■ **WORK ORDER**: Please restate, word for word, the lines below that begin at the one with "layout,areaGrowthSynthToFinish,32.9,%" and end at the one with "grt,grt_util_all_layers,19.3,%". Leave out all other lines.

■ **GIVEN RECORDS**:

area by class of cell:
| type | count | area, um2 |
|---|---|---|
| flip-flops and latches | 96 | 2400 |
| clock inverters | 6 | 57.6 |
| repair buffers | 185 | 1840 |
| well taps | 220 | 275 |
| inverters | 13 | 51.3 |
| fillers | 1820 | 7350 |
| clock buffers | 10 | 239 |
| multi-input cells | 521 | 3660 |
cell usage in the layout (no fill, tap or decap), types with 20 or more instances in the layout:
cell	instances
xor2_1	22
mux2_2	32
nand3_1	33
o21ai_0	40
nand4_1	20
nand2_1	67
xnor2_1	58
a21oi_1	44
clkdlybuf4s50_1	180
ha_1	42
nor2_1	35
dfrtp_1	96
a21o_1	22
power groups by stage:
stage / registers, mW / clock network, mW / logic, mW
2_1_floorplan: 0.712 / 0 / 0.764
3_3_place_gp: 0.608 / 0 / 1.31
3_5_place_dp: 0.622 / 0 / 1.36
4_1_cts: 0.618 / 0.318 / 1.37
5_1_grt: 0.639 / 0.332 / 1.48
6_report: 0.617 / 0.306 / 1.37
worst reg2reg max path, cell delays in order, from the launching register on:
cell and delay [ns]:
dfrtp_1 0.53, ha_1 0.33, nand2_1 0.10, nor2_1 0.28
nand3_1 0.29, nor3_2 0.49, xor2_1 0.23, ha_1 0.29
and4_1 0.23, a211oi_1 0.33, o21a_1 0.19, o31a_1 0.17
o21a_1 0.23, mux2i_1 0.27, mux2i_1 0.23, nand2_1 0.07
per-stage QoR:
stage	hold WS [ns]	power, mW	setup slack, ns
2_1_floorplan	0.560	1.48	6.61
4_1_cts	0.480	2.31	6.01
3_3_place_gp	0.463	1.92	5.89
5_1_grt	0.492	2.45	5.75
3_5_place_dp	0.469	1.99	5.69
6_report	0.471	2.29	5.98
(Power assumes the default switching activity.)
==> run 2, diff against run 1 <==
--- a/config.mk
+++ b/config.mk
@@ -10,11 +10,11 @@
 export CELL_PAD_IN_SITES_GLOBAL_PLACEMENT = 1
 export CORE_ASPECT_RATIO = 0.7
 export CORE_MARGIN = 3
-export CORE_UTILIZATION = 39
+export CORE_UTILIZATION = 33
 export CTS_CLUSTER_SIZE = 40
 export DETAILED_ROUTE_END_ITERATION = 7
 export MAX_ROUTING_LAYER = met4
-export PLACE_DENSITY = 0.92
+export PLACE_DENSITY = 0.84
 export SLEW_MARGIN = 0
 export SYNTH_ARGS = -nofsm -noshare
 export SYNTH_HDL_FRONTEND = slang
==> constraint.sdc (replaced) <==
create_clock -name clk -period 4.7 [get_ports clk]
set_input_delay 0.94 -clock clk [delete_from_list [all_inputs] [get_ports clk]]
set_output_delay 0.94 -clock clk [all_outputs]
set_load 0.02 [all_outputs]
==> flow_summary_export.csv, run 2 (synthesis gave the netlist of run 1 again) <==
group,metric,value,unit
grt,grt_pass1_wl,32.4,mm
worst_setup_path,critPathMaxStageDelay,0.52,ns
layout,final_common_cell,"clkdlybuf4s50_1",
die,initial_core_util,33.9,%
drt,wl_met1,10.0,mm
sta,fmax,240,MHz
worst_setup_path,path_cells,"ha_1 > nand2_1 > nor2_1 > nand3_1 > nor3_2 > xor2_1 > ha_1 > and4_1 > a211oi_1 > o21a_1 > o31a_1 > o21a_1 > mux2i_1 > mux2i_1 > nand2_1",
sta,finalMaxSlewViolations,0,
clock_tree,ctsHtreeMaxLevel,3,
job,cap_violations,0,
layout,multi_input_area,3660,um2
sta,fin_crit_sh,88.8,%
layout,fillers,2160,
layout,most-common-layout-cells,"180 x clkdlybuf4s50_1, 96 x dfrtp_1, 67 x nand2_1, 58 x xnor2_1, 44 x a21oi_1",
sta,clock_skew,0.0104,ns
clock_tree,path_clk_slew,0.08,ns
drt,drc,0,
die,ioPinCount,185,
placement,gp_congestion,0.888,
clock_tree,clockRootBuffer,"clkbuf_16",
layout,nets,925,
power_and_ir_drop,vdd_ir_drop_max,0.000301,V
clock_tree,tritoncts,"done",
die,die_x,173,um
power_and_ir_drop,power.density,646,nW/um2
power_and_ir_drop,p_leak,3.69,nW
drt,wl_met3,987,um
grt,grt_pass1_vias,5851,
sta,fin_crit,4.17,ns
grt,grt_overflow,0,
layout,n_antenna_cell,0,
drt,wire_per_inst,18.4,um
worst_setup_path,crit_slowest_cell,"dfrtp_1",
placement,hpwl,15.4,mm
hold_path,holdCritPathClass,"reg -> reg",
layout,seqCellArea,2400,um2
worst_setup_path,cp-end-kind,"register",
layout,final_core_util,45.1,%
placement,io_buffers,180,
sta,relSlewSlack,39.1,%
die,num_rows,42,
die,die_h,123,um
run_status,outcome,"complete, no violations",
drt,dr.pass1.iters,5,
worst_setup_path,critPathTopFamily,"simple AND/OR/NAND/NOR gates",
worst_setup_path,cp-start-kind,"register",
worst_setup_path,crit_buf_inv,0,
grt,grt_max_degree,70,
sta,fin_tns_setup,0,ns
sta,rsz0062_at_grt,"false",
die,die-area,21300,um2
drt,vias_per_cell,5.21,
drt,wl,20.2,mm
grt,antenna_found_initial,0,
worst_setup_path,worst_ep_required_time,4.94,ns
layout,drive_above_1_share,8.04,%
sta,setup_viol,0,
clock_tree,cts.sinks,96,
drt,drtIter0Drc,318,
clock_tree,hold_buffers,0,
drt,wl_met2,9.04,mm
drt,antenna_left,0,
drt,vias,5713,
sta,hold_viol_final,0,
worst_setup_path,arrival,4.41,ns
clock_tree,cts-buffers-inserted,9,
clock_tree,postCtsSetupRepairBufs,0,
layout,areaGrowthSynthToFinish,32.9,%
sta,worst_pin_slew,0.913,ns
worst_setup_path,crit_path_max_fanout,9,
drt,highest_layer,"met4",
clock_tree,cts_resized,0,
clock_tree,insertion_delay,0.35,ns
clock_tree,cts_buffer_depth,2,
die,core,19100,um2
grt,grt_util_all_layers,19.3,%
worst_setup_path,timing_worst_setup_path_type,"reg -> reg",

■ **WORKED SOLUTION**:
layout,areaGrowthSynthToFinish,32.9,%
sta,worst_pin_slew,0.913,ns
worst_setup_path,crit_path_max_fanout,9,
drt,highest_layer,"met4",
clock_tree,cts_resized,0,
clock_tree,insertion_delay,0.35,ns
clock_tree,cts_buffer_depth,2,
die,core,19100,um2
grt,grt_util_all_layers,19.3,%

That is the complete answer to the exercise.